PROBLEM STATEMENT
Among the records below, find the lines that contain "equivalence" and copy each of them.

Stored entries:
****

What follows belongs to an exercise in optimizing a design on an open flow for small area, a short achievable clock period and few clock cycles per item; a production flow would make more cautious choices.
Only simulation tests tie the RTL to the original design; equivalence was not proved.

==> run B <==
// xoshiro256plus_with_jump_schedule
module xoshiro256plus_with_jump_schedule
(
	input  logic        clk,
	input  logic        arst_n,
	input  logic        req_valid,
	output logic        req_ready,
	input  logic        req_op,
	input  logic [63:0] req_seed,
	output logic        rsp_valid,
	input  logic        rsp_ready,
	output logic [63:0] rsp_value,
	input  logic        cfg_we,
	input  logic        cfg_wdata
);
export LEC_CHECK = 0
export CAP_MARGIN = 20
export CORE_MARGIN = 2
export CORE_UTILIZATION = 33
export SLEW_MARGIN = 20
create_clock -name core_clock -period 5.0 [get_ports {clk}]
run.sh (not shown) runs the stock make flow with config.mk's settings and CLKGATE_MAP_FILE= SYNTH_SCRIPT=/design/flow/synth_recipe.tcl, a recipe that flattens the netlist after the stock synthesis.
==> run Y: changes against run B <==
--- a/flow/design.v
+++ b/flow/design.v
@@ -10,12 +10,12 @@
 	output logic              rsp_valid,
 	input  logic              cfg_we,
 	input  logic              cfg_wdata,
 	output logic              load_seed,   
 	output logic              load_y,      
+	output logic              rot,         
 	output logic              out_load,    
-	output logic [NCHUNK-1:0] chunk_sel,   
 	output logic              x_u,         
 	output logic              x_acc,       
 	output logic              e_on,        
 	output logic              g_short,     
 	output logic              g_long       
@@ -122,18 +122,17 @@
 			x_acc      <= busy_d && !first_d;
 			g_long     <= busy_d ? long_d : jl_d;
 			g_short    <= busy_d ? !long_d : js_d;
 		end
 	end
-	assign chunk_sel = chunk_q;
+	assign rot       = (draw && (jl_q || js_q)) || (busy_q && !last);
 	assign e_on      = busy_q;
 endmodule
 module xjs_step_unit (
 	input  logic [255:0] u,
 	input  logic [255:0] acc,
 	input  logic [63:0]  seed,
-	input  logic [3:0]   chunk_sel,   
 	input  logic         x_u,
 	input  logic         x_acc,
 	input  logic         g_short,
 	input  logic         g_long,
 	input  logic [255:0] e,         
@@ -145,16 +144,11 @@
 	output logic [63:0]  w3
 );
 	logic [63:0] uc;
 	logic [255:0] x, cx, es, el;
 	logic [1229:0] v;
-	always_comb begin
-		uc = '0;
-		for (int j = 0; j < 4; j++) begin
-			uc = uc | (u[j*64 +: 64] & {64{chunk_sel[j]}});
-		end
-	end
+	assign uc = u[255:192];
 	assign x = (u & {256{x_u}}) | (acc & {256{x_acc}});
 	assign v[63:0] = uc;
 	assign v[64] = v[55] ^ v[60];
 	assign v[65] = v[37] ^ v[0];
 	assign v[66] = v[32] ^ v[29];
@@ -2492,11 +2486,11 @@
 );
 	localparam int NCHUNK = 4;
 	logic              load_seed;
 	logic              load_y;
 	logic              out_load;
-	logic [NCHUNK-1:0] chunk_sel;
+	logic              rot;
 	logic              x_u;
 	logic              x_acc;
 	logic              g_short;
 	logic              g_long;
 	logic              e_on;
@@ -2519,22 +2513,21 @@
 		.cfg_we    (cfg_we),
 		.cfg_wdata (cfg_wdata),
 		.load_seed (load_seed),
 		.load_y    (load_y),
 		.out_load  (out_load),
-		.chunk_sel (chunk_sel),
+		.rot       (rot),
 		.x_u       (x_u),
 		.x_acc     (x_acc),
 		.g_short   (g_short),
 		.g_long    (g_long),
 		.e_on      (e_on)
 	);
 	xjs_step_unit u_step (
 		.u         (u_q),
 		.acc       (acc_q),
 		.seed      (req_seed),
-		.chunk_sel (chunk_sel),
 		.x_u       (x_u),
 		.x_acc     (x_acc),
 		.g_short   (g_short),
 		.g_long    (g_long),
 		.e         (eng_q),
@@ -2550,10 +2543,12 @@
 			u_q <= '0;
 		end else if (load_seed) begin
 			u_q <= yr;
 		end else if (load_y) begin
 			u_q <= y;
+		end else if (rot) begin
+			u_q <= {u_q[255-256/NCHUNK:0], u_q[255:256-256/NCHUNK]};
 		end
 	end
 	always_ff @(posedge clk) begin
 		acc_q <= y;
 	end
Settings changed: CORE_UTILIZATION 33 to 28.
==> impl_results.md <==
- Status: finished with violations
- Layout Check Failures: max-capacitance violations, max-slew violations, negative setup slack
- Max_cap viols: 1
- Cell row count: 211
- Register area share after synthesis: approximately 20%
- Fin. max-slew vios: 5
- Count of different cell masters after synthesis: 67
- Initial Util: about 28%
- Bufs on Longest Clock Path: 4
- Chip Width: slightly below 600 um
- Pre-CTS setup slack: approximately 0.23 ns
- Setup slack after layout: -0.0492 ns
- Area share of the largest cell type after synthesis: around 42%
- Mux cell area share after synthesis: less than 1%
- Setup-failing EPs final: 2
- Cell Area, Placed: between 0.1 and 0.15 mm^2
the above is filed under run Y
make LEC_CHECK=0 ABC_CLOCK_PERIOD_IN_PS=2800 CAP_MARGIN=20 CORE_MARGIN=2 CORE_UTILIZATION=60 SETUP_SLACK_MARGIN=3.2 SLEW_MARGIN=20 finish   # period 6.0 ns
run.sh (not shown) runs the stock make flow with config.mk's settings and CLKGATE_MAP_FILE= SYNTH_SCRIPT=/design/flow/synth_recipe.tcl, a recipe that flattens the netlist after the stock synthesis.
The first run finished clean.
Source: an optimization exercise on an open RTL-to-GDS flow (aim: small area, a short achievable clock period and few clock cycles per item). Production flows keep margins and buffers that such runs may drop.
At most, simulation tests tie the RTL to the original design; equivalence was not proved.

Design math_expression_tokenizer, start of the top module:
module math_expression_tokenizer #(
	parameter int MANTISSA_BITS = 48,
	parameter int DEPTH_BITS = 8
) (
	input  logic clk,
	input  logic arst_n,
	input  logic chars_valid,
	output logic chars_ready,
	input  logic [7:0] chars_character,
	output logic tokens_valid,
	input  logic tokens_ready,
	output logic [4:0] tokens_token_kind,
	output logic [47:0] tokens_number_mantissa,
	output logic [3:0] tokens_fraction_digits,
	output logic [1:0] tokens_status,
	output logic tokens_last,
	input  logic cfg_valid,
	output logic cfg_ready,
	input  logic cfg_comma_decimal_mark
);
make LEC_CHECK=0 CAP_MARGIN=20 CORE_MARGIN=2 CORE_UTILIZATION=40 SLEW_MARGIN=20 finish   # period 5.3 ns
run.sh (not shown) runs the stock make flow with config.mk's settings and CLKGATE_MAP_FILE= SYNTH_SCRIPT=/design/flow/synth_recipe.tcl, a recipe that flattens the netlist after the stock synthesis.
The baseline completed without violations.
Testbench counts at the start, summed over its fixed seeds: cycles 45,710, chars 45,683.
==> next run, changes <==
CTS_BUF_LIST = sky130_fd_sc_hd__clkbuf_4 sky130_fd_sc_hd__clkbuf_8   (was not set)
CTS_CLUSTER_SIZE = 30   (was not set)
SETUP_SLACK_MARGIN = 1.5   (was not set)
The changed run finished clean.
Core utilization rose by 0.56 points.
Wire length rises by 5.9%.
Final area rises by 1.2%.
Synthesized cell count stays the same.

========
math_expression_tokenizer, a different RTL version from the one above (not shown whole).
For scale: about 110 flip-flops, about 77 I/O pins, ~0.0088 mm2 of cells after synthesis.
Design math_expression_tokenizer, start of the top module:
module math_expression_tokenizer #(
	parameter int MANTISSA_BITS = 48,
	parameter int DEPTH_BITS = 8
) (
	input  logic clk,
	input  logic arst_n,
	input  logic chars_valid,
	output logic chars_ready,
	input  logic [7:0] chars_character,
	output logic tokens_valid,
	input  logic tokens_ready,
	output logic [4:0] tokens_token_kind,
	output logic [47:0] tokens_number_mantissa,
	output logic [3:0] tokens_fraction_digits,
	output logic [1:0] tokens_status,
	output logic tokens_last,
	input  logic cfg_valid,
	output logic cfg_ready,
	input  logic cfg_comma_decimal_mark
);
Settings: LEC_CHECK=0, CAP_MARGIN=20, CORE_MARGIN=2, CORE_UTILIZATION=40, CTS_BUF_LIST=sky130_fd_sc_hd__clkbuf_4 sky130_fd_sc_hd__clkbuf_8, CTS_CLUSTER_SIZE=30, SETUP_SLACK_MARGIN=2.3, SLEW_MARGIN=20; clock period 5.3 ns.
standard.sh (not shown) runs the stock make flow with config.mk's settings and CLKGATE_MAP_FILE= SYNTH_SCRIPT=/design/flow/synth_recipe.tcl, a recipe that flattens the netlist after the stock synthesis.
==> flow/flow/run.sh <==
#!/bin/bash
# the standard layout, with the port buffers made from buf_2 cells instead
# of the delay buffers buffer_ports picks by default; every port still gets
# its own buffer. make's output goes to standard.log, each ORFS step's to
# its own log under orfs/logs.
set -euo pipefail
export BUFFER_PORTS_ARGS="-buffer_cell sky130_fd_sc_hd__buf_2"
bash standard.sh > standard.log 2>&1
The first run completed with no timing, DRC or antenna violations.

****

TASK RESPONSE
Only simulation tests tie the RTL to the original design; equivalence was not proved.
At most, simulation tests tie the RTL to the original design; equivalence was not proved.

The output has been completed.